For each line below that contains the word "summed", make a copy.

Dataset entries:
****************************************

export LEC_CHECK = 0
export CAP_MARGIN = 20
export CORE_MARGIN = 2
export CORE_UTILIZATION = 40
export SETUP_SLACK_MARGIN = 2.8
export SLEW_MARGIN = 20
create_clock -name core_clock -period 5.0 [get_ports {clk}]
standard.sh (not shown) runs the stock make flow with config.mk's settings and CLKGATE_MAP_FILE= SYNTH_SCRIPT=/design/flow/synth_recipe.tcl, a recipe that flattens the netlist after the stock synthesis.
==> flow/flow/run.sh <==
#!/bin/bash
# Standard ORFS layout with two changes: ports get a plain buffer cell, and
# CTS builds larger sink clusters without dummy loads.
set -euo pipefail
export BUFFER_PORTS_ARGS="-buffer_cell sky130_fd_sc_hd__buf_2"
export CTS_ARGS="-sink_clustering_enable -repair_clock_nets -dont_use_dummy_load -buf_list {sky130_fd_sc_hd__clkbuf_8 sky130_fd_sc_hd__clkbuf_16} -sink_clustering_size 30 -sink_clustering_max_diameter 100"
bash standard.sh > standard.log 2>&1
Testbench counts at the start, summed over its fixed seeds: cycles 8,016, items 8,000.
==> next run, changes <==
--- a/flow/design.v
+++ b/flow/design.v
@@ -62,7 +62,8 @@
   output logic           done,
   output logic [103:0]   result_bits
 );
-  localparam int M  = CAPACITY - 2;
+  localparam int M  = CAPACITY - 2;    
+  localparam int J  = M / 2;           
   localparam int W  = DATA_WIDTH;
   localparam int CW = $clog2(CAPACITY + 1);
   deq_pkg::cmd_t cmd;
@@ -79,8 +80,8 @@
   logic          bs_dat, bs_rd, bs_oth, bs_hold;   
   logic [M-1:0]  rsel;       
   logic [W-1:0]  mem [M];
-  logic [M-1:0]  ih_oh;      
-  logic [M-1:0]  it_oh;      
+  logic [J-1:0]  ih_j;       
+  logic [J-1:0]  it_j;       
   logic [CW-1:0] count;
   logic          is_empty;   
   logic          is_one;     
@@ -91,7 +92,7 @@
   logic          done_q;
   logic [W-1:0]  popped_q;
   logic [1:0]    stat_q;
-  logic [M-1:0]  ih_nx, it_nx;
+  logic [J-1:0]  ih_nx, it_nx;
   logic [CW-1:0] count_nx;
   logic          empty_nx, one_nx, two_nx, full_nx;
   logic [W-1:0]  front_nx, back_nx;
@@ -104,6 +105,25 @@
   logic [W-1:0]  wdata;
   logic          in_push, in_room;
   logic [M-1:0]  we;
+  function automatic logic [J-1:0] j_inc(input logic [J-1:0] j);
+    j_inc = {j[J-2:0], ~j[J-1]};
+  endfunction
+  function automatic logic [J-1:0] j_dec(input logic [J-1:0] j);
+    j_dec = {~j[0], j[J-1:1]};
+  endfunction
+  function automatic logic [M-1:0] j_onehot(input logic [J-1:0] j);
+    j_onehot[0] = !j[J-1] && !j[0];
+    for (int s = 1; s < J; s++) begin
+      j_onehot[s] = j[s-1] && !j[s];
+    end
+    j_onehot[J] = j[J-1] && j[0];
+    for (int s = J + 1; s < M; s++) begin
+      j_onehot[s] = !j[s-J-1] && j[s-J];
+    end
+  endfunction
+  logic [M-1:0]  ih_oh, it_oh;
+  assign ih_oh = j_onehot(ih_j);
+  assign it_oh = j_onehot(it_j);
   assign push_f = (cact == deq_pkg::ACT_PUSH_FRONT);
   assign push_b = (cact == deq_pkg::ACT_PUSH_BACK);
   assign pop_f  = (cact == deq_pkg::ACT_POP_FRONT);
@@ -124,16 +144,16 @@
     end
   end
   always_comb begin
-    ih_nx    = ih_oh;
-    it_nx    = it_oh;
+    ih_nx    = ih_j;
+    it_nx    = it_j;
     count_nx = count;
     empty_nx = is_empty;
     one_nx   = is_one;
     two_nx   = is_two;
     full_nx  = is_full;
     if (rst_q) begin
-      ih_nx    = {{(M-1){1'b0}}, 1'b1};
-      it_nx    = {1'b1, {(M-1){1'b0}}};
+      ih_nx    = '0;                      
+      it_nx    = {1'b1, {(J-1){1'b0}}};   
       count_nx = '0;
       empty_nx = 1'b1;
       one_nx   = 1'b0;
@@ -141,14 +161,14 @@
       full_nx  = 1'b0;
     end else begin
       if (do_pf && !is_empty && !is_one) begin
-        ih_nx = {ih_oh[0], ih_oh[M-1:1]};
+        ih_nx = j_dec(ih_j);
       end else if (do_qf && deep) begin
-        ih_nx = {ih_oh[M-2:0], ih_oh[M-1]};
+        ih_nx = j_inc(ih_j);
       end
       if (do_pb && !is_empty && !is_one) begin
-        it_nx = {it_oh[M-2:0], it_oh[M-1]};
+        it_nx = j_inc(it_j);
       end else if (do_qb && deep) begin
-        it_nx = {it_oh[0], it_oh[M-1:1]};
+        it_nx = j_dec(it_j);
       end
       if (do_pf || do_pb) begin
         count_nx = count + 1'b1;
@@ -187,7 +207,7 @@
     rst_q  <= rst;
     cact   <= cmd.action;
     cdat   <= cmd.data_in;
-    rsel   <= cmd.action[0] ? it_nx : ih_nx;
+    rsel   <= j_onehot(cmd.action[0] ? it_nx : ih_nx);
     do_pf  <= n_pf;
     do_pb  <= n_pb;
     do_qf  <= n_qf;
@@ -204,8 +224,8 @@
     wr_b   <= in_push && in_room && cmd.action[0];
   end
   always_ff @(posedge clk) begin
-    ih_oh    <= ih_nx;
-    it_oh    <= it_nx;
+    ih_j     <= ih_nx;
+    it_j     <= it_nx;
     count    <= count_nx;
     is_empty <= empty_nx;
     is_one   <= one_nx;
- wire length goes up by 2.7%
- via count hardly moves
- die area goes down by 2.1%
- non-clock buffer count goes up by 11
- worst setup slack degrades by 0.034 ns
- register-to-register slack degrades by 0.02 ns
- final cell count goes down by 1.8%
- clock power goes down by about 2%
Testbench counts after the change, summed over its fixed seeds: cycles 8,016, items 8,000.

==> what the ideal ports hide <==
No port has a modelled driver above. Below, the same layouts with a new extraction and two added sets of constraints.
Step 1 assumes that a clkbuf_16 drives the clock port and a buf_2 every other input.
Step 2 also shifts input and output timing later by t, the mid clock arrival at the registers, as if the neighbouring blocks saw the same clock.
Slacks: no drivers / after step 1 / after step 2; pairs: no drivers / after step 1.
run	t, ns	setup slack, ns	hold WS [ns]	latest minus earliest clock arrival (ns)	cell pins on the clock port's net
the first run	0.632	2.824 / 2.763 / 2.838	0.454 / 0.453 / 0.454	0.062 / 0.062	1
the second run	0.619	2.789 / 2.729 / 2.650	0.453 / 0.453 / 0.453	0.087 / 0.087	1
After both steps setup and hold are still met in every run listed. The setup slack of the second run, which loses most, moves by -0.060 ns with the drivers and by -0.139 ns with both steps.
This design comes from an exercise in tuning for small area on the open sky130 flow, not from production work.
The RTL was checked by simulation tests, not by an equivalence proof against the original design.
Power and IR drop assume default switching activity.

## note_sequencer
module note_sequencer #(
    parameter int ADDR_W   = 8,
    parameter int DUR_W    = 10,
    parameter int TICK_DIV = 500
) (
    input  logic              clk,
    input  logic              rst,
    input  logic [2:0]        live_octave,
    input  logic [2:0]        live_note,
    input  logic              cmd_rec,
    input  logic              cmd_play,
    input  logic              cmd_stop,
    input  logic              loop_en,
    output logic [2:0]        out_octave,
    output logic [2:0]        out_note,
    output logic [1:0]        mode,
    output logic [ADDR_W:0]   rec_count,
    output logic              full
);
Size: ~5100 cells after synthesis, ~4300 flip-flops, ~30 I/O pins, about 92000 µm² of cells after synthesis.
clock: 10.0 ns
lec_check: 0
cap_margin: 20
core_margin: 2
core_utilization: 40
cts_cluster_diameter: 100
cts_cluster_size: 32
slew_margin: 20
run.sh (not shown) runs the stock make flow with config.mk's settings and CLKGATE_MAP_FILE= SYNTH_SCRIPT=/design/flow/synth_recipe.tcl, a recipe that flattens the netlist after the stock synthesis.
Change:
--- a/flow/design.v
+++ b/flow/design.v
@@ -7,26 +7,29 @@
     input  logic              clr,      
     input  logic              we,       
     input  logic              first,    
     input  logic [DATA_W-1:0] wdata,
     input  logic              cap,      
     input  logic [ADDR_W-1:0] rd_idx,   
     output logic [DATA_W-1:0] rdata     
 );
     localparam int NSLOT = (1 << ADDR_W) - 1;
-    localparam int PW    = 3;
+    localparam int PW    = 4;
     localparam int PSTEP = 1 << PW;
+    localparam int NPORT = 16;
     localparam int QLEN  = PSTEP;
     localparam int QW    = PW;
     localparam int KEY_W = DATA_W - DUR_W;
     localparam logic [ADDR_W-1:0] LAST = ADDR_W'(NSLOT - 1);
     localparam int DPORT0 = 8;
     localparam int DPORT1 = 136;
+    localparam int CPORT0 = 72;
+    localparam int CPORT1 = 200;
     localparam logic [ADDR_W-1:0] CLR_END = ADDR_W'(191);
     logic [NSLOT-1:0][KEY_W-1:0]  kring;
     logic [NSLOT-1:0][DUR_W-1:0]  dring;
     logic                         clearing;  
     logic [QLEN-1:0][KEY_W-1:0]   wq;      
     logic [QLEN-1:0]              wv;      
     logic [DUR_W-1:0]             wdur;    
     logic                         dpend;   
     logic [ADDR_W-1:0]            dpos;    
@@ -34,24 +37,22 @@
     logic [ADDR_W-1:0]            wpos;    
     logic [DATA_W-1:0]            e0;
     logic [DATA_W-1:0]            nxt;
     logic                         wr;
     logic [QW-1:0]                old;
     logic [KEY_W-1:0]             wkey;
     logic [ADDR_W-1:0]            wpos_inc;
     logic                         dwr;
     logic                         dlong;
-    logic [DUR_W-1:0]             dport;   
     assign wr       = (|wv) && (wpos[PW-1:0] == '0);
     assign wpos_inc = (wpos == LAST) ? '0 : wpos + ADDR_W'(1);
     assign dwr      = dpend && (dpos[ADDR_W-2:0] == (ADDR_W-1)'(DPORT0));
     assign dlong    = we && !first && (wdata[DUR_W-1:1] != '0);
-    assign dport    = clearing ? DUR_W'(1) : wdur;
     always_comb begin
         old = '0;
         for (int i = 0; i < QLEN; i++) begin
             if (wv[i]) old = QW'(i);
         end
     end
     assign wkey = wq[old];
     always_ff @(posedge clk) begin
         if (clr) begin
@@ -78,20 +79,26 @@
                 end
             end else begin
                 kring[i] <= kring[i-1];
             end
         end
     end
     always_ff @(posedge clk) begin
         for (int i = 0; i < NSLOT; i++) begin
             if (i == DPORT0 || i == DPORT1) begin
-                if (clearing || (dwr && (dpos[ADDR_W-1] == (i == DPORT1)))) begin
-                    dring[i] <= dport;
+                if (dwr && (dpos[ADDR_W-1] == (i == DPORT1))) begin
+                    dring[i] <= wdur;
+                end else begin
+                    dring[i] <= dring[i-1];
+                end
+            end else if (i == CPORT0 || i == CPORT1) begin
+                if (clearing) begin
+                    dring[i] <= DUR_W'(1);
                 end else begin
                     dring[i] <= dring[i-1];
                 end
             end else begin
                 dring[i] <= dring[(i + NSLOT - 1) % NSLOT];
             end
         end
     end
     always_ff @(posedge clk) begin
@@ -292,23 +299,24 @@
         if (start_rec || start_play || advance || tick) begin
             presc <= '0;
         end else begin
             presc <= presc + PRESC_W'(1);
         end
     end
     always_ff @(posedge clk) begin
         if (rst || start_rec) begin
             rec_count <= '0;
+            full      <= 1'b0;
         end else if ((state == ST_REC) && ram_we) begin
             rec_count <= rec_count + CNT_W'(1);
+            full      <= rec_last;
         end
     end
-    assign full = rec_count[ADDR_W];
     always_ff @(posedge clk) begin
         if (start_rec || ((state == ST_REC) && ram_we)) begin
             cur_octave <= live_octave;
             cur_note   <= live_note;
         end
     end
     always_ff @(posedge clk) begin
         if (start_rec) begin
             dur <= '0;
Effect: Power goes up slightly. Area after synthesis grows slightly. Routed wire length is about the same. Sequential cell count increases by 57. Die area grows slightly. Clock power is lower by a few percent. Register-to-register slack gains 0.08 ns. Combinational power climbs by well over a third.

---

note_sequencer, a different RTL version from the one above (not shown whole).
For scale: roughly 4,300 flip-flops, ~30 I/O pins.
==> module note_sequencer, before the edit <==
module note_sequencer #(
    parameter int ADDR_W   = 8,
    parameter int DUR_W    = 10,
    parameter int TICK_DIV = 500
) (
    input  logic              clk,
    input  logic              rst,
    input  logic [2:0]        live_octave,
    input  logic [2:0]        live_note,
    input  logic              cmd_rec,
    input  logic              cmd_play,
    input  logic              cmd_stop,
    input  logic              loop_en,
    output logic [2:0]        out_octave,
    output logic [2:0]        out_note,
    output logic [1:0]        mode,
    output logic [ADDR_W:0]   rec_count,
    output logic              full
);
    localparam logic [1:0] MODE_IDLE = 2'd0;
    localparam logic [1:0] MODE_REC  = 2'd1;
    localparam logic [1:0] MODE_PLAY = 2'd2;
    localparam int OCT_W  = 3;
    localparam int NOTE_W = 3;
    localparam logic [NOTE_W-1:0] NOTE_REST = 3'd0;
    localparam logic [1:0] ST_IDLE  = 2'd0;
    localparam logic [1:0] ST_REC   = 2'd1;
    localparam logic [1:0] ST_FETCH = 2'd2;
    localparam logic [1:0] ST_PLAY  = 2'd3;
    localparam int ENTRY_W  = OCT_W + NOTE_W + DUR_W;
    localparam int NOTE_LSB = DUR_W;
    localparam int OCT_LSB  = DUR_W + NOTE_W;
    localparam int CNT_W    = ADDR_W + 1;
    localparam int DEPTH    = 1 << ADDR_W;
    localparam int PRESC_W  = (TICK_DIV > 1) ? $clog2(TICK_DIV) : 1;
    localparam logic [DUR_W-1:0]   DUR_MAX  = {DUR_W{1'b1}};
    localparam logic [PRESC_W-1:0] PRESC_TOP = PRESC_W'(TICK_DIV - 1);
    logic [1:0] state;
    logic [1:0] state_next;
    logic [PRESC_W-1:0] presc;
    logic               tick;
    logic [2:0]         cur_octave;
    logic [2:0]         cur_note;
    logic [DUR_W-1:0]   dur;
    logic [DUR_W-1:0]   rem;
    logic [ADDR_W-1:0]  rd_idx;
    logic               fetch_wait;    
    logic               ram_we;
    logic [ENTRY_W-1:0] ram_wdata;
    logic [ENTRY_W-1:0] ram_rdata;
    logic start_rec;
    logic start_play;
    logic advance;
    logic load_entry;
    logic live_chg;
    logic dur_sat;
    logic rec_last;
    logic play_done;
    logic has_next;
    assign tick      = (presc == PRESC_TOP);
    assign fetch_wait = presc[0];
    assign live_chg  = ({live_octave, live_note} != {cur_octave, cur_note});
    assign dur_sat   = (dur == DUR_MAX);
    assign rec_last  = (rec_count == CNT_W'(DEPTH - 1));
    assign play_done = (state == ST_PLAY) && tick && (rem <= DUR_W'(1));
    assign has_next  = (({1'b0, rd_idx} + CNT_W'(1)) != rec_count);
    assign rem       = dur;
    assign ram_wdata = {cur_octave, cur_note, (dur == '0) ? DUR_W'(1) : dur};
    assign mode      = (state == ST_REC) ? MODE_REC :
                       ((state == ST_FETCH) || (state == ST_PLAY)) ? MODE_PLAY : MODE_IDLE;
    note_ram #(
        .ADDR_W (ADDR_W),
        .DATA_W (ENTRY_W)
    ) u_ram (
        .clk    (clk),
        .clr    (start_rec),
        .we     (ram_we),
        .first  (rec_count == '0),
        .wdata  (ram_wdata),
        .cap    (state == ST_PLAY),
        .rd_idx (rd_idx),
        .rdata  (ram_rdata)
    );
    always_ff @(posedge clk) begin
        if (rst) begin
            state <= ST_IDLE;
        end else begin
            state <= state_next;
        end
    end
    always_comb begin
        state_next = state;
        start_rec  = 1'b0;
        start_play = 1'b0;
        advance    = 1'b0;
        load_entry = 1'b0;
        ram_we     = 1'b0;
        case (state)
            ST_IDLE: begin
                if (cmd_stop) begin
                    state_next = ST_IDLE;
                end else if (cmd_rec) begin
                    start_rec  = 1'b1;
                    state_next = ST_REC;
                end else if (cmd_play && (rec_count != '0)) begin
                    start_play = 1'b1;
                    state_next = ST_FETCH;
                end
            end
            ST_REC: begin
                if (cmd_stop) begin
                    ram_we     = (dur != '0);
                    state_next = ST_IDLE;
                end else if (live_chg || dur_sat) begin
                    ram_we = 1'b1;
                    if (rec_last) begin
                        state_next = ST_IDLE;
                    end
                end
            end
            ST_FETCH, ST_PLAY: begin
                if (cmd_stop) begin
                    state_next = ST_IDLE;
                end else if (cmd_rec) begin
                    start_rec  = 1'b1;
                    state_next = ST_REC;
                end else if (cmd_play) begin
                    start_play = 1'b1;
                    state_next = ST_FETCH;
                end else if (state == ST_FETCH) begin
                    if (fetch_wait) begin
                        load_entry = 1'b1;
                        state_next = ST_PLAY;
                    end
                end else if (play_done) begin
                    if (has_next) begin
                        advance    = 1'b1;
                        state_next = ST_FETCH;
                    end else if (loop_en) begin
                        start_play = 1'b1;
                        state_next = ST_FETCH;
                    end else begin
                        state_next = ST_IDLE;
                    end
                end
            end
            default: state_next = ST_IDLE;
        endcase
    end
    always_ff @(posedge clk) begin
        if (start_rec || start_play || advance || tick) begin
            presc <= '0;
        end else begin
            presc <= presc + PRESC_W'(1);
        end
    end
    always_ff @(posedge clk) begin
        if (rst || start_rec) begin
            rec_count <= '0;
            full      <= 1'b0;
        end else if ((state == ST_REC) && ram_we) begin
            rec_count <= rec_count + CNT_W'(1);
            full      <= rec_last;
        end
    end
    always_ff @(posedge clk) begin
        if (start_rec || ((state == ST_REC) && ram_we)) begin
            cur_octave <= live_octave;
            cur_note   <= live_note;
        end
    end
    always_ff @(posedge clk) begin
        if (start_rec) begin
            dur <= '0;
        end else if (state == ST_REC) begin
            if (ram_we) begin
                dur <= '0;
            end else if (tick) begin
                dur <= dur + DUR_W'(1);
            end
        end else if (load_entry) begin
            dur <= ram_rdata[DUR_W-1:0];
        end else if ((state == ST_PLAY) && tick && (rem != '0)) begin
            dur <= rem - DUR_W'(1);
        end
    end
    always_ff @(posedge clk) begin
        if (start_play) begin
            rd_idx <= '0;
        end else if (advance) begin
            rd_idx <= rd_idx + ADDR_W'(1);
        end
    end
    always_ff @(posedge clk) begin
        if (rst) begin
            out_octave <= '0;
            out_note   <= NOTE_REST;
        end else if (load_entry) begin
            out_octave <= ram_rdata[OCT_LSB +: OCT_W];
            out_note   <= ram_rdata[NOTE_LSB +: NOTE_W];
        end else if ((state == ST_IDLE) || (state == ST_REC)) begin
            out_octave <= live_octave;
            out_note   <= live_note;
        end
    end
endmodule
clock: 10.0 ns
lec_check: 0
cap_margin: 20
core_margin: 2
core_utilization: 40
cts_cluster_diameter: 100
cts_cluster_size: 30
slew_margin: 20
Change:
--- a/flow/design.v
+++ b/flow/design.v
@@ -177,5 +177,5 @@
     logic [2:0]         cur_note;
     logic [DUR_W-1:0]   dur;
-    logic [DUR_W-1:0]   rem;
+    logic               dur_full;
     logic [ADDR_W-1:0]  rd_idx;
     logic               fetch_wait;    
@@ -195,9 +195,9 @@
     assign fetch_wait = presc[0];
     assign live_chg  = ({live_octave, live_note} != {cur_octave, cur_note});
-    assign dur_sat   = (dur == DUR_MAX);
+    assign dur_full  = (dur == DUR_MAX);
+    assign dur_sat   = dur_full;
     assign rec_last  = (rec_count == CNT_W'(DEPTH - 1));
-    assign play_done = (state == ST_PLAY) && tick && (rem <= DUR_W'(1));
+    assign play_done = (state == ST_PLAY) && tick && (&dur[DUR_W-1:1]);
     assign has_next  = (({1'b0, rd_idx} + CNT_W'(1)) != rec_count);
-    assign rem       = dur;
     assign ram_wdata = {cur_octave, cur_note, (dur == '0) ? DUR_W'(1) : dur};
     assign mode      = (state == ST_REC) ? MODE_REC :
@@ -314,7 +314,7 @@
             end
         end else if (load_entry) begin
-            dur <= ram_rdata[DUR_W-1:0];
-        end else if ((state == ST_PLAY) && tick && (rem != '0)) begin
-            dur <= rem - DUR_W'(1);
+            dur <= ~ram_rdata[DUR_W-1:0];
+        end else if ((state == ST_PLAY) && tick && !dur_full) begin
+            dur <= dur + DUR_W'(1);
         end
     end
=>
- The changed run completed without violations
- utilization stays flat
- wire length drops by 4.7%
- fmax climbs by 8.3%
- hold slack hardly moves
- cell area stays flat
- cell count drops by 0.68%
- global-route usage drops by 0.39 points
- die area drops by 0.34%

==> what the ideal ports hide <==
How much do the figures lean on ideal ports? The routed layouts below were timed once more, with nothing changed but the port constraints. Step 1: set_driving_cell puts a clkbuf_16 on clk and a buf_2 on each other input, an assumption about the parent block. Step 2, shift: input delay + t, output delay - t, t = (earliest + latest rising clock arrival at the registers) / 2. This alone moves slack from input paths to output paths. Three values: ideal, step 1, step 2; two values: the first two.
| run | t, ns | setup WS [ns] | worst setup path at the end |
|---|---|---|---|
| the first run of note 1 | 0.897 | 4.972 / 4.899 / 4.655 | input to register |
| the second run of note 1 | 0.881 | 5.367 / 5.286 / 4.936 | input to register |
| the first run of note 2 | 0.904 | 4.987 / 4.906 / 4.856 | input to register |
| the second run of note 2 | 0.893 | 5.373 / 5.290 / 4.831 | input to register |
After both steps every run listed still meets setup and hold. For the second run of note 2, which loses most, drivers alone change the setup slack by -0.083 ns; drivers and shift together by -0.542 ns.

****************************************

### Expected output
Testbench counts at the start, summed over its fixed seeds: cycles 8,016, items 8,000.
Testbench counts after the change, summed over its fixed seeds: cycles 8,016, items 8,000.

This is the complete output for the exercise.